Ohio native Andrew Adkins was the hero of the every-man at this weekend’s BTE World Footbrake Challenge after he drove his Plymouth Duster nearly 300 miles to the Bristol Dragway in Tennessee and scored a $10,000 payday.
Adkins outlasted 550 entries in an all-day and night marathon, defeating Kevin Blevins in the finale with an impressive .016-second package.
Adkins’ Duster was a gift from his cousin; a 360 Magnum was pulled from a church van in a junkyard, bored .040-inches over with an aftermarket camshaft, and paired with a rebuilt transmission from his father, Johnny. A bench seat was installed, and off they went.
“We’ve just always done it that way…we drive the cars everywhere, put the slicks on and, and go bracket racing on the weekend,” Andrew says.
Last week, Adkins and his father loaded up a mini-bike and a tent in the back seat, a pair of slicks, a cooler, an impact, and a floor jack in the trunk, and traversed south to Bristol for the World Footbrake Challenge. In the end not only did he win Saturday’s 10-grander, but also got down to six cars in Sunday’s race.
“Words cant describe how I felt when the win-light came on in that final round. This was a race I only dreamed about winning but wasn’t sure if it would ever become reality. We are low budget regular bracket racers that just love the sport. I thank everyone for congratulating me and telling me how they love my story. It means so much. It is possible to be the slower car, drive it to the track, swap to yours slicks and just tear it up. Lots of good rounds and lots of lucky ones but that’s racing. It was a weekend I won’t forget and I’m just truly blessed.
“I could not have done it without my father and brother…they have helped me day and night with the car, dad paid for this trip and has been my right-hand man. The car ran flawless…that’s a Mopar for ‘ya.

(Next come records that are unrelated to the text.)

Context: an optimization exercise on an open-source flow, tuned for small area, a short achievable clock period and few clock cycles per item. The choices shown serve that exercise and are no tape-out recipe.
Only simulation tests tie the RTL to the original design; equivalence was not proved.

Setup of 05-21:
==> module huffman_top, before the edit <==
module huffman_top (
    input         clk,
    input         reset,
    input         gray_valid,
    input  [7:0]  gray_data,
    output        CNT_valid,
    output [47:0] CNT,
    output        code_valid,
    output [47:0] HC,
    output [47:0] M
);
reg        vld, srt, mrg, clr, cnt_v, code_v, nsrt;
reg  [4:1] F;
always @(posedge clk or posedge reset) begin
    if (reset) begin
        vld <= 1'b0; srt <= 1'b0; mrg <= 1'b0; clr <= 1'b1;
        F <= 4'b0; cnt_v <= 1'b0; code_v <= 1'b0; nsrt <= 1'b1;
    end else begin
        vld    <= gray_valid;
        cnt_v  <= vld && !gray_valid;
        code_v <= mrg && !F[1];
        clr    <= mrg && !F[1];
        if (vld && !gray_valid) begin
            srt <= 1'b1;
            nsrt <= 1'b0;
            F   <= 4'b1111;
        end else if (srt || mrg) begin
            if (!F[1]) begin
                srt <= 1'b0;
                nsrt <= 1'b1;
                mrg <= srt;
                F   <= {4{srt}};
            end else
                F <= {1'b0, F[4:2]};
        end
    end
end
reg  [6:0] R [0:5];
reg  [2:0] p [0:5];
reg  [4:0] hc [0:5];
reg  [4:0] mk [0:5];
wire [6:0] X = (clr ? 7'd0 : R[0]) + (mrg ? R[1] : 7'd0);
wire [6:0] r1c = nsrt ? R[1] : 7'd0;
function lt3(input [6:0] a, input [6:0] c, input [6:0] r);
    reg [6:0] s, k;
    reg [7:0] t;
    begin
        s = a ^ c ^ ~r;
        k = (a & c) | (a & ~r) | (c & ~r);
        t = {1'b0, s} + {k[5:0], 1'b0};
        lt3 = k[6] | t[7];
    end
endfunction
wire [7:0] b;
assign b[0] = 1'b0;
assign b[1] = srt && (F[1] || R[1] < R[0]);
assign b[2] = (srt && F[2]) || lt3(R[0], r1c, R[2]);
assign b[3] = (srt && F[3]) || lt3(R[0], r1c, R[3]);
assign b[4] = (srt && F[4]) || lt3(R[0], r1c, R[4]);
assign b[5] = lt3(R[0], r1c, R[5]);
assign b[6] = 1'b0;
assign b[7] = 1'b0;
wire [5:0] inc;
genvar g;
generate for (g = 0; g < 6; g = g + 1) begin : sym
    assign inc[g] = gray_valid && (gray_data[2:0] == ((g == 5) ? 3'd1 : g + 2));
end endgenerate
integer m;
reg [6:0] r1, r2, ra, rb, ones;
reg       s1, s0;
always @(posedge clk) begin
    for (m = 0; m < 6; m = m + 1) begin
        r1 = (m < 5) ? R[m + 1] : 7'd127;
        r2 = (m < 4) ? R[m + 2] : 7'd127;
        ra = srt ? r1 : r2;
        ones = {&R[m][5:0], &R[m][4:0], &R[m][3:0], &R[m][2:0], &R[m][1:0], R[m][0], 1'b1};
        rb = mrg ? r1 : R[m] ^ (ones & {7{inc[m]}});
        s1 = (srt && b[m + 1]) || (mrg && b[m + 2]);
        s0 = (srt && b[m]) || (mrg && b[m + 1]) || ((srt || mrg) && m == 0) || clr;
        R[m] <= s1 ? ra : s0 ? X : rb;
    end
end
wire [5:1] t = srt ? b[5:1] : {1'b0, b[5:2]};
wire [2:0] q = {t[3], t[2] & !t[5], t[1] & !t[4]};
function [2:0] jdec1(input [2:0] j);    
    jdec1 = {!j[0], j[2], j[1]};
endfunction
function [2:0] jdec2(input [2:0] j);    
    jdec2 = {!j[1], !j[0], j[2]};
endfunction
function [5:0] jhot(input [2:0] j);     
    jhot = {j[2] & !j[1], j[1] & !j[0], j[2] & j[0], !j[2] & j[1], !j[1] & j[0], !j[2] & !j[0]};
endfunction
localparam [17:0] PINIT = {3'b110, 3'b111, 3'b011, 3'b001, 3'b000, 3'b100};
integer k;
reg [5:0] h;
reg       bp, first2;
always @(posedge clk) begin
    for (k = 0; k < 6; k = k + 1) begin
        h = jhot(p[k]);
        bp = |(h[5:1] & b[5:1]);
        first2 = h[0] | h[1];
        if (srt)
            p[k] <= h[0] ? q : bp ? jdec1(p[k]) : p[k];
        else if (mrg)
            p[k] <= first2 ? q : bp ? jdec2(p[k]) : jdec1(p[k]);
        else
            p[k] <= PINIT[3 * k +: 3];
        if (mrg && first2) begin
            mk[k] <= {mk[k][3:0], 1'b1};
            hc[k] <= hc[k] | (h[0] ? ({mk[k][3:0], 1'b1} & ~mk[k]) : 5'd0);
        end else if (!mrg) begin
            mk[k] <= 5'd0;
            hc[k] <= 5'd0;
        end
    end
end
assign CNT_valid  = cnt_v;
assign code_valid = code_v;
assign CNT = {1'b0, R[5], 1'b0, R[0], 1'b0, R[1], 1'b0, R[2], 1'b0, R[3], 1'b0, R[4]};
assign HC  = {3'b0, hc[0], 3'b0, hc[1], 3'b0, hc[2], 3'b0, hc[3], 3'b0, hc[4], 3'b0, hc[5]};
assign M   = {3'b0, mk[0], 3'b0, mk[1], 3'b0, mk[2], 3'b0, mk[3], 3'b0, mk[4], 3'b0, mk[5]};
endmodule
Settings: LEC_CHECK=0, CAP_MARGIN=20, CORE_MARGIN=2, CORE_UTILIZATION=40, CTS_BUF_LIST=sky130_fd_sc_hd__clkbuf_8, SLEW_MARGIN=20; clock period 10.0 ns.
standard.sh (not shown) runs the stock make flow with config.mk's settings and CLKGATE_MAP_FILE= SYNTH_SCRIPT=/design/flow/synth_recipe.tcl, a recipe that flattens the netlist after the stock synthesis.
==> flow/flow/run.sh <==
#!/bin/bash
set -euo pipefail
export BUFFER_PORTS_ARGS="-buffer_cell sky130_fd_sc_hd__buf_1"
export SETUP_SLACK_MARGIN=6.5
bash standard.sh finish > flow.log 2>&1
05-21 was carried through to the last stage, and its layout satisfied the timing, design-rule and antenna checks.
Testbench counts of 05-21, summed over its fixed seeds: cycles 35,840, images 320.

Adkins was double-entered in Saturday’s race — he lost one entry first round, re-entered and lost again. His other entry, however, netted him the biggest win of his young racing career, a night he says, “we’ll never forget.”
He was in the .020 to .030 range on the tree through the day, and as the rounds wore on — he says he lost count after seven rounds — tightened it up to between .010 and .015. In the final, he was .013 on the tree and dead-on his 7.93 dial with a 7.933, pushing Blevins under the dial.
Adkins calls Columbus’s National Trail Raceway home, but he’s already hauled to Kentucky and Tennessee twice this year, putting an estimated 1,500 to 2,000 miles on the car.
“Driving it to the track is honestly half the fun. We are low budget racers, and I’ll be honest, we don’t own a trailer, and if we did, it would only be in case something were to happen. But driving them to the track is just what we love to do.”